* PROBLEM DESCRIPTION *
All lines holding the word "module" are to be copied from the records beneath.

* Entries taken from a collection *
From an optimization exercise on the open Yosys and OpenROAD flow, aimed at small area, a short achievable clock period and few clock cycles; shortcuts taken in it are not production practice. In this exercise RTL edits were held to simulation tests only and were not proved equivalent to the original. Power is estimated from default activity; no workload was simulated.

## flow/design.v (module list and top-level ports; edited modules follow where they fit)
// module HAMMING_IP: 23 lines
// module MDC: 252 lines
// module boothmac: 878 lines
module MDC(
    clk,
    rst_n,
    in_valid,
    in_data,
    in_mode,
    out_valid,
    out_data
);
  // ...
==> flow/flow/run.sh <==
#!/bin/bash
# The standard layout (standard.sh) with the standard synthesis unchanged.  Two changes to how
# the layout is made, none to the constraints (the standard flow's SDC: clock period, I/O delays, loads):
#  - the resizer's timing repair aims at a larger setup margin (flow/margin.txt, in ns);
#  - the port buffers that the standard flow inserts use buf_2 cells.
# Each tool's output goes to its own log here (synth.log, layout.log) and under orfs/logs.
set -euo pipefail
MARGIN=$(cat flow/margin.txt)
bash standard.sh synth > synth.log 2>&1
sed 's/"\${@:-finish}"/SETUP_SLACK_MARGIN='"$MARGIN"' "BUFFER_PORTS_ARGS=-buffer_cell sky130_fd_sc_hd__buf_2" "${@:-finish}"/' standard.sh > standard_margin.sh
grep -q "SETUP_SLACK_MARGIN=$MARGIN" standard_margin.sh
bash standard_margin.sh finish > layout.log 2>&1
==> flow/flow/margin.txt <==
8
==> flow/standard.sh <==
#!/bin/bash
# synth_recipe.tcl (not shown) runs the flow's synth.tcl, then flattens the netlist and writes it again
# the make line also repeats each setting of config.mk as NAME=value (left out here)
make -C /OpenROAD-flow-scripts/flow DESIGN_CONFIG=/design/flow/config.mk WORK_HOME=/design/flow/orfs CLKGATE_MAP_FILE= SYNTH_SCRIPT=/design/flow/synth_recipe.tcl "${@:-finish}"
==> flow/config.mk <==
export PLATFORM = sky130hd
export DESIGN_NAME = MDC
export DESIGN_NICKNAME = MDC
export VERILOG_FILES = /design/flow/design.v
export SDC_FILE = /design/flow/constraint.sdc
export NUM_CORES = 4
export LEC_CHECK = 0
export CAP_MARGIN = 20
export CORE_MARGIN = 2
export CORE_UTILIZATION = 40
export SETUP_SLACK_MARGIN = 5
export SLEW_MARGIN = 20
==> flow/constraint.sdc <==
create_clock -name core_clock -period 13.5 [get_ports {clk}]
set_input_delay 2.7000 -clock core_clock [delete_from_list [all_inputs] [get_ports {clk}]]
set_output_delay 2.7000 -clock core_clock [all_outputs]
set_load 0.01 [all_outputs]
==> metrics.cfg, run 1 <==
[routing]
wl_per_cell_um=36.7
top_layer=met5
drt_iter0_drc=8050
route.detailed.drc=0

[power]
p_seq_mw=2.69
power_mw=15.7
power.density_mw_per_mm2=282
seqPwrFrac_pct=17.2
p_switching_mw=7.94

[timing]
slew_headroom_pct=14.4
timing.fmax_ghz=0.174
rsz0062_at_grt=true

[place]
dp.final_hpwl_um=177000

[logic_synthesis]
netlist_top_cells_count=inv_1, a22oi_1, nand2_1
synth_simple_gate_area_share_pct=9.70

[die]
dieArea_mm2=0.120
dieHeight_um=346
tap-cell-count=1524

[worst_setup_path]
required_ns=13.93
worstPathMaxFanout=7
path_delay_family=adder cells
r2r_end=Y2[21]$_DFF_P_
r2r_setup_slack_ns=7.77

[hold_path]
hold_start=fin_r$_DFF_PN0_
hold_path_depth=0

[global_route]
antenna_found_initial=28

[layout]
final_area_mm2=0.0557
dominant_cells=multi-input combinational cells
n_all_buffers=532

[clocking]
numCtsBuffers=59
ctsHoldBuffers=0
htreeDepth=2

[status]
status=complete, no violations

Testbench counts, summed over its fixed seeds: cycles 8,648.
==> inputs of run 2 (changes only) <==
--- a/flow/config.mk
+++ b/flow/config.mk
@@ -9,4 +9,5 @@
 export CORE_MARGIN = 2
 export CORE_UTILIZATION = 40
+export CTS_BUF_LIST = sky130_fd_sc_hd__clkbuf_8
 export SETUP_SLACK_MARGIN = 5
 export SLEW_MARGIN = 20
==> metrics.cfg, run 2 <==
[layout]
mostFrequentLayoutCells=inv_1, a22oi_1, edfxtp_1  ; unchanged
final_layout_size_suffix_gt1_share_pct=21.1  ; was 21.2%
nets=5638  ; was 5,644
seq_area_mm2=0.0141  ; about the same
final_cells=6707  ; was 6,687
layout_commonest_cell=inv_1  ; unchanged
n_fill_cell=10900  ; was 10,800
multi_input_area_mm2=0.0319  ; about the same
syn_to_final_growth_pct=18.2  ; was 19.1%

[worst_setup_path]
required_ns=14.03  ; was 13.93 ns
cp_data_arrival_time_ns=6.32  ; was 6.16 ns
r2r_setup_slack_ns=7.71  ; was 7.77 ns
r2r_end=Y2[21]$_DFF_P_  ; unchanged
r2r_cells=20  ; unchanged
crit_path_start_kind=flop  ; unchanged
r2r_start=Y1[12]$_DFF_P_  ; was BX1[8]$_DFF_P_
end_kind=flop  ; unchanged
crit_type=flop to flop  ; unchanged
worstPathMaxFanout=11  ; was 7

[logic_synthesis]
synthArstFlopShare_pct=1.38  ; unchanged
synthCells=4926  ; unchanged
syn_area_per_cell_um2=9.49  ; unchanged
syn_nets=5470  ; unchanged
synth_edf_count=362  ; unchanged
ys_warn_count=3  ; unchanged
netlist_top_cells_count=inv_1, a22oi_1, nand2_1  ; unchanged
synth_top_cell_by_area=edfxtp_1  ; unchanged
ys_ff_latch=506  ; unchanged
ys_seq_area_share_pct=29.5  ; unchanged
yosysMostFrequentCell=inv_1  ; unchanged
synth_area_leaders=edfxtp_1, fa_1, a22oi_1, xnor2_1, dfxtp_1  ; unchanged
synth_ff_type=edfxtp_1  ; unchanged
syn_area_mm2=0.0468  ; unchanged
ys_types=82  ; unchanged
synth_top_area_share_pct=23.3  ; unchanged

[timing]
skew_ns=0.0679  ; was 0.0342 ns
tns_ns=0  ; unchanged
timing.fmax_ghz=0.173  ; was 0.174 GHz
drv_slew=0  ; unchanged
worstMarginPinSlew_ns=1.28  ; about the same
rsz0062_at_grt=true  ; unchanged
hold_viol=0  ; unchanged
layout_min_cycle_time_ns=5.79  ; was 5.73 ns
finalSetupViolations=0  ; unchanged
slew_headroom_pct=14.4  ; about the same
period_share_pct=42.9  ; was 42.5%

[die]
start_util_pct=40.3  ; unchanged
io_pins=235  ; unchanged
die_x_um=346  ; unchanged
dieHeight_um=346  ; unchanged
coreArea_mm2=0.116  ; unchanged
dieArea_mm2=0.120  ; unchanged
row_count=125  ; unchanged

[power]
p_switching_mw=8.29  ; was 7.94 mW
irDropWorstVdd_mv=0.927  ; was 0.754 mV
power.density_mw_per_mm2=294  ; was 282 mW/mm2
clkPwrFrac_pct=10.1  ; was 10.7%
power.internal_mw=7.97  ; was 7.74 mW
switching_share_pct=51.0  ; was 50.6%
pwr-share-comb_pct=73.4  ; was 72.2%
leakagePower_nw=21.7  ; was 21.8 nW
seqPwrFrac_pct=16.6  ; was 17.2%

[place]
dp_cells=6368  ; unchanged
io_buffers=234  ; unchanged
dp.final_hpwl_um=177000  ; unchanged
place.gp.congestion=1.06  ; unchanged

[routing]
wl_per_cell_um=36.4  ; was 36.7 um
antenna_left=0  ; unchanged
vias_per_cell=6.76  ; was 6.80
dr.pass1.iters=15  ; was 12
route.detailed.drc=0  ; unchanged
wirelength_um=244000  ; was 245,000 um
drt_iter0_drc=8452  ; was 8,050
num_vias=45300  ; was 45,500

[hold_path]
hold_path_depth=0  ; unchanged
hold_path_end=out_valid$_DFF_PN0_  ; unchanged
hold_path_class=flop to flop  ; unchanged
hold_start=fin_r$_DFF_PN0_  ; unchanged

[clocking]
root_buffer=clkbuf_8  ; was clkbuf_16
cts_sinks=506  ; unchanged
path_clk_slew_ns=0.06  ; was 0.07 ns
numCtsBuffers=93  ; was 59
tritoncts=yes  ; unchanged
htreeDepth=3  ; was 2
worstSkewPairLatency_ns=0.81  ; was 0.68 ns
clk_path_buf_depth=3  ; unchanged

[global_route]
grt_max_degree=84  ; was 140
antenna_found_initial=20  ; was 28
grt_usage_pct=39.4  ; was 38.9%
grt_pass1_vias=43000  ; was 42,100
grt_remaining_overflow=0  ; unchanged
grt_pass1_wl_um=337000  ; was 333,000 um

[status]
status=complete, no violations  ; unchanged

[job]
drv_cap=0  ; unchanged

* FINISHED EXERCISE *
## flow/design.v (module list and top-level ports; edited modules follow where they fit)
// module HAMMING_IP: 23 lines
// module MDC: 252 lines
// module boothmac: 878 lines
module MDC(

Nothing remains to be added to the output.